As late as August 1864, neither Lincoln nor his Republican Party believed he could win reelection. Why should there not be a patient confidence in the ultimate justice of the people? While I make no recommendation of amendments, I fully recognize the rightful authority of the people over the whole subject, to be exercised in either of the modes prescribed in the instrument itself; and I should, under existing circumstances, favor rather than oppose a fair opportunity being afforded the people to act upon it. He began by downplaying the significance of this inauguration in comparison to his first one, when the nation hovered on the brink of war and all waited to hear what Lincoln planned to do about it. His listeners were certainly moved emotionally, some of them even to tears, but many didn't care for the President's message. God cannot be for, and against the same thing at the same time.

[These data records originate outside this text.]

$ cat flow/run.sh
#!/bin/bash
# OpenROAD 26Q1-2900-gdf79404cd8, Yosys 0.63+post, stock flow scripts
make -C /OpenROAD-flow-scripts/flow DESIGN_CONFIG=/design/flow/config.mk WORK_HOME=/design/flow/orfs finish
$ cat flow/config.mk
export PLATFORM = sky130hd
export DESIGN_NAME = Full_Subtr
export DESIGN_NICKNAME = Full_Subtr
export VERILOG_FILES = /design/flow/design.v
export SDC_FILE = /design/flow/constraint.sdc
export NUM_CORES = 4
export LEC_CHECK = 1
export CORE_AREA = 10 10 70 70
export DIE_AREA = 0 0 80 80
export SYNTH_HDL_FRONTEND = slang
$ cat flow/constraint.sdc
current_design Full_Subtr

set clk_period 6.2
set clk_io_pct 0.2

create_clock -name clk0 -period $clk_period

set non_clock_inputs [all_inputs -no_clocks]
set_input_delay [expr $clk_period * $clk_io_pct] -clock clk0 $non_clock_inputs
set_output_delay [expr $clk_period * $clk_io_pct] -clock clk0 [all_outputs]
$ cat flow/design.v
module Subtr(
    input a,
    input b,
    input cin,
    output s,
    output cout
);
    assign s = a ^ b ^ cin;
    assign cout = (~(a ^ b) & cin) | (~a & b);
endmodule
module Full_Subtr(
    input [7:0] a,       
    input [7:0] b,       
    input cin,           
    output [8:0] s,      
    output [7:0] cout    
);
    genvar i;
    generate 
        for (i = 0; i < 8; i = i + 1) begin: bit_sub
            if (i == 0) begin
                Subtr u_subtr (
                    .a(a[i]),
                    .b(b[i]),
                    .cin(cin),
                    .s(s[i]),
                    .cout(cout[i])
                );
            end else begin
                Subtr u_subtr (
                    .a(a[i]),
                    .b(b[i]),
                    .cin(cout[i-1]),
                    .s(s[i]),
                    .cout(cout[i])
                );
            end
        end
    endgenerate
    assign s[8] = cout[7];
endmodule
==> run summary <==
run results: status=finished clean, number of port buffers=34, count of tool warnings=32, Seq pwr share=0, IO Pins=34, Internal=0.04160 mW, WL per Instance=8.407 um, n_diodes=0, Logic pwr share=1.000, min-delay worst type=primary input to primary output, Initial DRC Count=0, Setup TNS=0 ps, pin count of the biggest net entering global routing=3, die span in x=80 um, seq_cells=0, synthesized area per cell=8.264 sq um, yosys synthesis chip area=355.3 sq um, Ys Warns=0, cell row count=21, register area share after synthesis=0, DR vias/cell=2.639, Vias=285, Cell area leaders=fa_1 (45%), buf_4 (36%), inv_1 (19%), Die ar.=0.006400 sq mm, Synth area leader=fa_1, crit path capture type=primary output, DRC viols=0, Clk network pwr share=0, RSZ-0062 raised after global routing=no, Sw Pwr=0.01624 mW, CP Launch Type=primary input, fin crit period=6014 ps, first-pass GRT wire length=1.469 mm, GP Congestion=0.8075, Crit Path Category=primary input to primary output, Routed Antenna Nets=0, Max rail drop VDD=0.00003304 V, Init Core Util=0.1040, Setup violations, final=0, # Cells Yosys=43, Worst Path Required=4960 ps, Post-Place Cells=107, Final Hold Viols=0, final wirelength=908 um, cts hold-fix bufs=0, gr ovfl total=0, layout cells sized above 1=0.2258, Least-Margin Pin Slew=97.94 ps, antenna violations before repair=0, top-area cell type share of the netlist area=0.4507, Power Density=89.08 mW/mm^2, non-filler cells, final=108, Storage cell area=0 sq um, DRT Pass-1 Iters=1, Mapped Area=355.3 sq um, sw frac=0.2808, Pwr Total=0.05785 mW, Worst Path Max Fanout=2, Core ar.=0.003416 sq mm, Die Ht=80 um, Fmax achieved=0.1663 GHz, P&R area growth vs syn=82.75%, Final period util=0.9699, P_leak=0.2938 nW, Rel. slew slack=0.9345, number of max-cap violations=0, fin. max-slew vios=0, number of distinct library cells after synthesis=3, Gate Count Post-Synth=43, vias in the first global route=354, WP data arrival=4770 ps, final core occ=0.1901, clock buffer count=0, post-DP HPWL=888.8 um, All-Layer GR Usage=0.02743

They didn't like being told that they shared in the guilt of slavery. What has happened to require this speech at this time and place? Now, at the expiration of four years, during which public declarations have been constantly called forth on every point and phase of the great contest which still absorbs the attention and engrosses the energies of the nation, little that is new could be presented. Again: If the United States be not a government proper, but an association of States in the nature of contract merely, can it, as a contract, be peaceably unmade by less than all the parties who made it? Lincoln, the escort being composed of the Union Light Guard. At the time, Booth was deeply involved in a plot to kidnap Lincoln and take him to Richmond, where he could be exchanged for Confederate prisoners of war. All knew that this interest was somehow the cause of the war. Many in the North wanted to abolish slavery or at least prevent it from spreading into the Western territories.

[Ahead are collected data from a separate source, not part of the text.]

==> /design/flow/design.v <==
module TL(
    input clk,
    input res,
    output out
);
    reg [8:0] inp1, inp2, inp3; 
    reg GTY, YTR, RTG;
    assign out = RTG; 
    initial begin
        GTY = 1;   
        YTR = 0;
        RTG = 0;
        inp1 = 0;
        inp2 = 0;
        inp3 = 0;
    end
    always @(posedge clk) begin
        if (res) begin
            GTY <= 1;
            YTR <= 0;
            RTG <= 0;
            inp1 <= 0;
            inp2 <= 0;
            inp3 <= 0;
        end 
        else begin
            if (GTY) begin
                if (inp1 == 8'b11111111) begin
                    GTY <= 0;
                    YTR <= 1;
                    RTG <= 0;
                    inp1 <= 0;
                end else begin
                    inp1 <= inp1 + 1;
                end
            end
            if (YTR) begin
                if (inp2 == 8'b11111111) begin
                    GTY <= 0;
                    YTR <= 0;
                    RTG <= 1;
                    inp2 <= 0;
                end else begin
                    inp2 <= inp2 + 1;
                end
            end
            if (RTG) begin
                if (inp3 == 8'b11111111) begin
                    GTY <= 1;
                    YTR <= 0;
                    RTG <= 0;
                    inp3 <= 0;
                end else begin
                    inp3 <= inp3 + 1;
                end
            end
        end
    end
endmodule
==> /design/flow/run.sh <==
#!/bin/bash
# OpenROAD 26Q1-2900-gdf79404cd8, Yosys 0.63+post, stock flow scripts
make -C /OpenROAD-flow-scripts/flow DESIGN_CONFIG=/design/flow/config.mk WORK_HOME=/design/flow/orfs finish
==> /design/flow/config.mk <==
export PLATFORM = sky130hd
export DESIGN_NAME = TL
export DESIGN_NICKNAME = TL
export VERILOG_FILES = /design/flow/design.v
export SDC_FILE = /design/flow/constraint.sdc
export NUM_CORES = 4
export LEC_CHECK = 1
export CORE_AREA = 10 10 91 91
export DIE_AREA = 0 0 101 101
export SYNTH_HDL_FRONTEND = slang
==> /design/flow/constraint.sdc <==
current_design TL

set clk_period 1.7
set clk_io_pct 0.2

create_clock -name clk0 -period $clk_period [get_ports {clk}]

set non_clock_inputs [all_inputs -no_clocks]
set_input_delay [expr $clk_period * $clk_io_pct] -clock clk0 $non_clock_inputs
set_output_delay [expr $clk_period * $clk_io_pct] -clock clk0 [all_outputs]
==> flow_metrics.tcl <==
# yosys + openroad results
set metrics [dict create \
    ys_sh_simple_pct 22.7 \
    synth.cellmix.adderShare_pct 2.85 \
    grt_setup_unrepaired "false" \
    clkTransAtPathRegs_ns 0.06 \
    power-per-cell-area_nw_per_um2 864 \
    io_pins 3 \
    share_of_cells_above_drive_strength_1_pct 12.6 \
    final-hold-violation-count 0 \
    final.fill_count 654 \
    cp.required_ns 1.36 \
    crit_fanout 10 \
    route.antenna.diode_count 0 \
    drt_wl_total_um 2330 \
    syn_area_per_cell_um2 9.34 \
    crit_arrival_ns 1.19 \
    worst_setup_path_end_kind "output pin" \
    synthesis.yosys.warnings 0 \
    post_detailed_route_count_of_antenna_violating_nets 0 \
    synth.yosys.chip_area_um2 1320 \
    clock_sinks 30 \
    cts-root-to-sink-buffers 2 \
    fin_ws_ns 0.174 \
    highest_clock_frequency_the_design_can_meet_ghz 0.655 \
    floorplan.core_area_um2 6350 \
    synth_seq_share_pct 45.6 \
    timing.setup.critical_path_class "register to output pin" \
    synth_flops 30 \
    gp_congestion 0.829 \
    netlist_top_cells_area "sky130_fd_sc_hd__dfxtp_1, sky130_fd_sc_hd__xor2_1, sky130_fd_sc_hd__or3_1" \
    drt_drc_violations_left 0 \
    via_count_of_the_first_global_routing_pass 986 \
    compound_area_share_pct 18.7 \
    synthTopLogicFamily "simple AND/OR/NAND/NOR gates" \
    status "finished clean" \
    floorplanUtilization_pct 20.7 \
    dieWidth_um 101 \
    stage_log_warnings 25 \
    dieHeight_um 101 \
    max_slew_margin_pct 70.6 \
    num_vias 1031 \
    post_cts_hold_buffer_count 0 \
    timing.critical_path.max_delay_family "buffers and inverters" \
    synth_area_um2 1320 \
    worst_ir_drop_vdd_uv 565 \
    cts_inserted_buffers 5 \
    synth_top_cell_by_area "sky130_fd_sc_hd__dfxtp_1" \
    mux_area_share_pct 0.760 \
    dp_hpwl_um 1610 \
    cts_htree_levels 2 \
    crit_path_cell_trace "clkdlybuf4s50_1" \
    ys_cells 141 \
    measured_slew_at_the_worst_slew_check_pin_ns 0.437 \
    pin_count_of_the_biggest_net_entering_global_routing 11 \
    cp-start-kind "register" \
    post-route-period-util_pct 89.8 \
    areaGrowthSynthToFinish_pct 16.5 \
    finalSetupViolCount 0 \
    synthXorXnorAreaFrac_pct 6.65 \
    gr-total-overflow 0 \
    top_cell_area_share_pct 45.6 \
    final.setup.tns_ns 0 \
    clkLatencyLatePin_ns 0.27 \
    detail_route.wl_per_cell_um 10.2 \
    max_cap_violations 0 \
    yosys.cell_types.count 30 \
    period_needed_ns 1.53 \
    cts_tree "done" \
    grt_first_pass_wirelength_um 4290 \
    grt_antenna_before_repair 0 \
    globalRouteTotalUtil_pct 4.82 \
    via_per_inst 4.52 \
    std_cell_rows 29 \
    clock_tree.root_cell "sky130_fd_sc_hd__clkbuf_8" \
    drt_iter0_markers 51 \
    cellLeakagePower_nw 0.498 \
    input_output_buffers 2 \
    die_footprint_um2 10200 \
    cp_num_buf_inv 1 \
    final_max_slew_viol_count 0 \
    synthCells 141 \
    pre_cts_ws_ns 0.186 \
    max_stage_delay_cell_worst_path "sky130_fd_sc_hd__clkdlybuf4s50_1" \
    worst_hold_path_type "register to register" \
    timing.critical_path.slowest_cell_delay_ns 0.50 \
    finalClockSkew_ns 0.00377 \
    first_pass_iters 4 \
    post_cts_resize_count 0 \
    cts.repair_timing.setup_buffer_count 0 \
]
cells by family after synthesis:
| family | after synthesis |
|---|---|
| fa+ha+maj | 3 |
| flops | 30 |
| compound gates | 35 |
| buf+inv | 9 |
| mux | 1 |
| simple gates | 53 |
| xor+xnor | 10 |
synthesized netlist by cell type, drive strengths merged:
cell type   n
clkbuf      1
o21bai      1
o311ai      2
inv         6
nand4      10
o21ai       9
nand2b      2
o211a       1
xor2        9
xnor2       1
ha          3
nor2       11
o31ai       6
nand3       6
buf         2
nand3b      3
mux2i       1
nor3        1
a21oi      12
a211oi      1
o32ai       1
dfxtp      30
o311a       2
or3        11
nand2       9
sequential cells by signal (all words and copies together) (netlist names):
register  cells
YTR           1
GTY           1
inp1          9
out           1
inp3          9
inp2          9
final timing paths:
kind	from	slack [ns]	cells past startpoint	endpoint
max reg2reg	inp1[0]$_SDFFE_PP0P_	0.28	4	YTR$_SDFF_PP0_
min	inp1[8]$_SDFFE_PP0P_	0.45	1	inp1[8]$_SDFFE_PP0P_
max	out$_SDFF_PP0_	0.17	1	out
min reg2reg	inp1[8]$_SDFFE_PP0P_	0.45	1	inp1[8]$_SDFFE_PP0P_
power by group:
group	switching (mW)	internal, mW	total, mW	leakage [nW]
sequential	0.00648	0.709	0.716	0.243
clock	0.248	0.326	0.573	0.0482
combinational	0.0212	0.0158	0.0369	0.207
metal layers:
layer	up-vias	global-route usage [%]	share of wire, %
met4	0	0.965	1.5
li1	537	-	-
met3	5	0.970	3.0
met2	12	7.13	43
met1	477	7.12	52
met5	-	0	0
cell type report:
cell class                      instances  area (um^2)  area share [%]
Multi-Input combinational cell        102          681            44.3
Sequential cell                        30          602            39.2
Tap cell                               77         96.3            6.28
Clock buffer                            7         86.3            5.62
Timing Repair Buffer                    5         42.5            2.77
Inverter                                6         22.5            1.47
Clock inverter                          1         5.00           0.326
per-stage QoR:
stage / area, um^2 / utilization [%] / instances / hold slack (ns) / total power, mW
2_1_floorplan: 1320 / - / 141 / 0.432 / 0.754
3_3_place_gp: 1440 / 22.7 / 220 / 0.438 / 0.768
3_5_place_dp: 1440 / 22.7 / 220 / 0.443 / 0.768
4_1_cts: 1530 / 24.2 / 228 / 0.451 / 1.34
5_1_grt: 1540 / 24.2 / 228 / 0.462 / 1.38
6_report: 1540 / 24.2 / 228 / 0.449 / 1.33
placed cells by master, fill, tap and decap left out, types with 3 or more instances in the layout:
cell type and instances:
sky130_fd_sc_hd__a21oi_1 12, sky130_fd_sc_hd__buf_4 3, sky130_fd_sc_hd__clkbuf_8 6, sky130_fd_sc_hd__dfxtp_1 29, sky130_fd_sc_hd__ha_1 3, sky130_fd_sc_hd__inv_1 6, sky130_fd_sc_hd__nand2_1 9, sky130_fd_sc_hd__nand3_1 4
sky130_fd_sc_hd__nand3b_1 3, sky130_fd_sc_hd__nand4_1 8, sky130_fd_sc_hd__nor2_1 11, sky130_fd_sc_hd__o21ai_0 9, sky130_fd_sc_hd__o31ai_1 4, sky130_fd_sc_hd__or3_1 11, sky130_fd_sc_hd__xor2_1 9
Power is estimated from default activity; no workload was simulated.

It is a lawyer's question. It is safe to assert that no government proper ever had a provision in its organic law for its own termination. He had held to a strict policy of silence during the months leading up to his inauguration, carefully avoiding making any statements that could be misconstrued by either North or South, prior to becoming the legal leader of the nation. The progress of our arms, upon which all else chiefly depends, is as well known to the public as to myself, and it is, I trust, reasonably satisfactory and encouraging to all. Neither party expected for the war the magnitude or the duration which it has already attained.
While the inaugural address was being delivered from this place, devoted altogether to saving the Union without war, insurgent agents were in the city seeking to destroy it without war — seeking to dissolve the Union, and divide effects, by negotiation. Fellow-countrymen: At this second appearing to take the oath of the presidential office, there is less occasion for an extended address than there was at the first. Then a statement, somewhat in detail, of a course to be pursued, seemed fitting and proper. Fondly do we hope—fervently do we pray—that this mighty scourge of war may speedily pass away. Source: , edited by Roy P. He believed that we should end the war with a mutual agreement to cease fighting.